Segment Open

This design comes from an exercise in tuning for small area, a short achievable clock period and few clock cycles per item on the open sky130 flow, not from production work.
Function was checked by simulation only, so behaviour that the tests miss may differ from the original.

Setup of job 9380:
## multiplierIEEE754_verilog
module multiplierIEEE754_verilog(
    op1,
    op2,
    in_rdy,
    res,
    res_rdy,
    clk,
    rst
    );
    input  wire [31:0] op1, op2;
    input  wire clk, in_rdy, rst;
    output reg  [31:0] res;
    output reg  res_rdy;
    wire [7:0]  e1 = op1[30:23];
    wire [7:0]  e2 = op2[30:23];
    wire [22:0] f1 = op1[22:0];
    wire [22:0] f2 = op2[22:0];
    wire        s1 = op1[31];
    wire        s2 = op2[31];
    wire        s  = s1 ^ s2;
    wire e1_max = &e1, e2_max = &e2;
    wire e1_0 = ~|e1, e2_0 = ~|e2;
    wire f1_0 = ~|f1, f2_0 = ~|f2;
    wire nan1 = e1_max & ~f1_0;
    wire nan2 = e2_max & ~f2_0;
    wire inf1 = e1_max & f1_0;
    wire inf2 = e2_max & f2_0;
    wire zer1 = e1_0 & f1_0;
    wire zer2 = e2_0 & f2_0;
    wire [8:0]  sum   = {1'b0, e1} + {1'b0, e2};
    wire [8:0]  t0    = sum - 9'd127;              
    wire        under = (sum < 9'd127);
    wire        dn    = e1_0 | e2_0;               
    wire        rare  = under | dn;
  ...
For scale: roughly 68 flip-flops, ~100 I/O pins, roughly 0.024 sq mm of cells after synthesis.
==> flow/config.mk <==
export PLATFORM = sky130hd
export DESIGN_NAME = multiplierIEEE754_verilog
export DESIGN_NICKNAME = multiplierIEEE754_verilog
export VERILOG_FILES = /design/flow/design.v
export SDC_FILE = /design/flow/constraint.sdc
export NUM_CORES = 4
export LEC_CHECK = 0
export ABC_AREA = 1
export CAP_MARGIN = 20
export CORE_MARGIN = 2
export CORE_UTILIZATION = 40
export CTS_BUF_LIST = sky130_fd_sc_hd__clkbuf_4 sky130_fd_sc_hd__clkbuf_8
export PLACE_DENSITY = 0.85
export SETUP_SLACK_MARGIN = 2.5
export SLEW_MARGIN = 20
export SYNTH_HIERARCHICAL = 1
==> flow/constraint.sdc <==
create_clock -name core_clock -period 12.0 [get_ports {clk}]
set_input_delay 2.4000 -clock core_clock [delete_from_list [all_inputs] [get_ports {clk}]]
set_output_delay 2.4000 -clock core_clock [all_outputs]
set_load 0.01 [all_outputs]
standard.sh (not shown) runs the stock make flow with config.mk's settings and CLKGATE_MAP_FILE= SYNTH_SCRIPT=/design/flow/synth_recipe.tcl, a recipe that flattens the netlist after the stock synthesis.
==> flow/flow/run.sh <==
#!/bin/bash
# The standard layout (the standard.sh, all of ORFS from synthesis to
# finish), except that the input and output ports are buffered with buf_4
# cells instead of the cell buffer_ports picks by itself.
set -euo pipefail
bash standard.sh "BUFFER_PORTS_ARGS=-buffer_cell sky130_fd_sc_hd__buf_4" finish > standard_flow.log 2>&1
Testbench counts of job 9380, summed over its fixed seeds: cycles 6,488, items 3,200.
Input changes introduced in job 6682 (baseline for comparison: job 9380):
- removing CTS_BUF_LIST (formerly sky130_fd_sc_hd__clkbuf_4 sky130_fd_sc_hd__clkbuf_8)
- changing SETUP_SLACK_MARGIN from 2.5 to 2.75
- removing PLACE_DENSITY (formerly 0.85)
==> summary.txt <==
- Global-route wire length before repair came out higher on job 6682 than on job 9380.
- When the final numbers for job 9380 and job 6682 were put side by side, the routed wire length turned out to be smaller in job 9380.
- Compared with job 9380, via density per instance in job 6682 decreased by a few percent.
- The final setup slack of the worst path reported for job 6682 is greater than that of job 9380 by 0.18 ns.
- Job 6682 closes out successfully: all stages finished, all timing, DRC and antenna checks passed.
- Job 9380 finished every step from synthesis to the final layout, and the layout passed the timing, DRC and antenna checks.
Modified inputs, job 7783 compared to job 6682
- ABC_AREA removed (was 1)
- SETUP_SLACK_MARGIN changed from 2.75 to 2.5
Notes after the runs:
Synthesis-stage register bit count essentially unchanged between job 7783 and job 6682. In job 7783 relative to job 6682, buffer count excluding the clock tree in the final layout had gone up by more than 10%. Startpoint of the worst setup timing path = op1[23]: job 7783; startpoint of the worst setup timing path = op2[13]: job 6682. Delta (job 7783 minus job 6682): transition at the pin with the smallest max-transition slack picked up an extra 0.053 ns; setup slack fell 0.89 ns. Going from job 6682 to job 7783, share of the synthesized area in compound gates (AO/OA/AOI/OAI) shows an increase of 5.5 points, synthesized cell count moved down, via-per-instance ratio up about 10%. Post-CTS setup buffer count up 31 in job 7783 wrt job 6682. Job 7783 ended up with a lower data required time of the worst path than job 6682 did. [diff] global-route wire length before repair, job 7783 relative to job 6682: regression.
> inputs changed (job 7783 -> job 276)
- putting ABC_AREA at 1 where nothing was set
- swapping 2.5 for 1 in SETUP_SLACK_MARGIN
==> summary.txt <==
Of job 276 and job 7783, job 7783 shows the higher final design area excluding fillers, with job 276 below it.
Looking at net count reported at finish across job 276 and job 7783, the one that comes out lower is job 7783.
Job 276 gives more fraction of the mapped netlist area in simple logic gates than job 7783 did.
Between job 276 and job 7783, the combined global-route utilization of all metal layers is lower for job 276.
Going from job 7783 to job 276, the routed wire length was found to have gone down by 13%.
The number of instances in the synthesized netlist in job 7783 is 0.868 times that in job 276.
The number of placed cells counting well taps in job 276 was higher than what job 7783 gave.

Segment Closed

- **PROBLEM DETAILS**
Retype exactly the lines from the start of the entries through the one with "set_input_delay 2.4000 -clock"; include both ends.

- **SOLUTION TO THE PROBLEM**
This design comes from an exercise in tuning for small area, a short achievable clock period and few clock cycles per item on the open sky130 flow, not from production work.
Function was checked by simulation only, so behaviour that the tests miss may differ from the original.

Setup of job 9380:
## multiplierIEEE754_verilog
module multiplierIEEE754_verilog(
    op1,
    op2,
    in_rdy,
    res,
    res_rdy,
    clk,
    rst
    );
    input  wire [31:0] op1, op2;
    input  wire clk, in_rdy, rst;
    output reg  [31:0] res;
    output reg  res_rdy;
    wire [7:0]  e1 = op1[30:23];
    wire [7:0]  e2 = op2[30:23];
    wire [22:0] f1 = op1[22:0];
    wire [22:0] f2 = op2[22:0];
    wire        s1 = op1[31];
    wire        s2 = op2[31];
    wire        s  = s1 ^ s2;
    wire e1_max = &e1, e2_max = &e2;
    wire e1_0 = ~|e1, e2_0 = ~|e2;
    wire f1_0 = ~|f1, f2_0 = ~|f2;
    wire nan1 = e1_max & ~f1_0;
    wire nan2 = e2_max & ~f2_0;
    wire inf1 = e1_max & f1_0;
    wire inf2 = e2_max & f2_0;
    wire zer1 = e1_0 & f1_0;
    wire zer2 = e2_0 & f2_0;
    wire [8:0]  sum   = {1'b0, e1} + {1'b0, e2};
    wire [8:0]  t0    = sum - 9'd127;              
    wire        under = (sum < 9'd127);
    wire        dn    = e1_0 | e2_0;               
    wire        rare  = under | dn;
  ...
For scale: roughly 68 flip-flops, ~100 I/O pins, roughly 0.024 sq mm of cells after synthesis.
==> flow/config.mk <==
export PLATFORM = sky130hd
export DESIGN_NAME = multiplierIEEE754_verilog
export DESIGN_NICKNAME = multiplierIEEE754_verilog
export VERILOG_FILES = /design/flow/design.v
export SDC_FILE = /design/flow/constraint.sdc
export NUM_CORES = 4
export LEC_CHECK = 0
export ABC_AREA = 1
export CAP_MARGIN = 20
export CORE_MARGIN = 2
export CORE_UTILIZATION = 40
export CTS_BUF_LIST = sky130_fd_sc_hd__clkbuf_4 sky130_fd_sc_hd__clkbuf_8
export PLACE_DENSITY = 0.85
export SETUP_SLACK_MARGIN = 2.5
export SLEW_MARGIN = 20
export SYNTH_HIERARCHICAL = 1
==> flow/constraint.sdc <==
create_clock -name core_clock -period 12.0 [get_ports {clk}]
set_input_delay 2.4000 -clock core_clock [delete_from_list [all_inputs] [get_ports {clk}]]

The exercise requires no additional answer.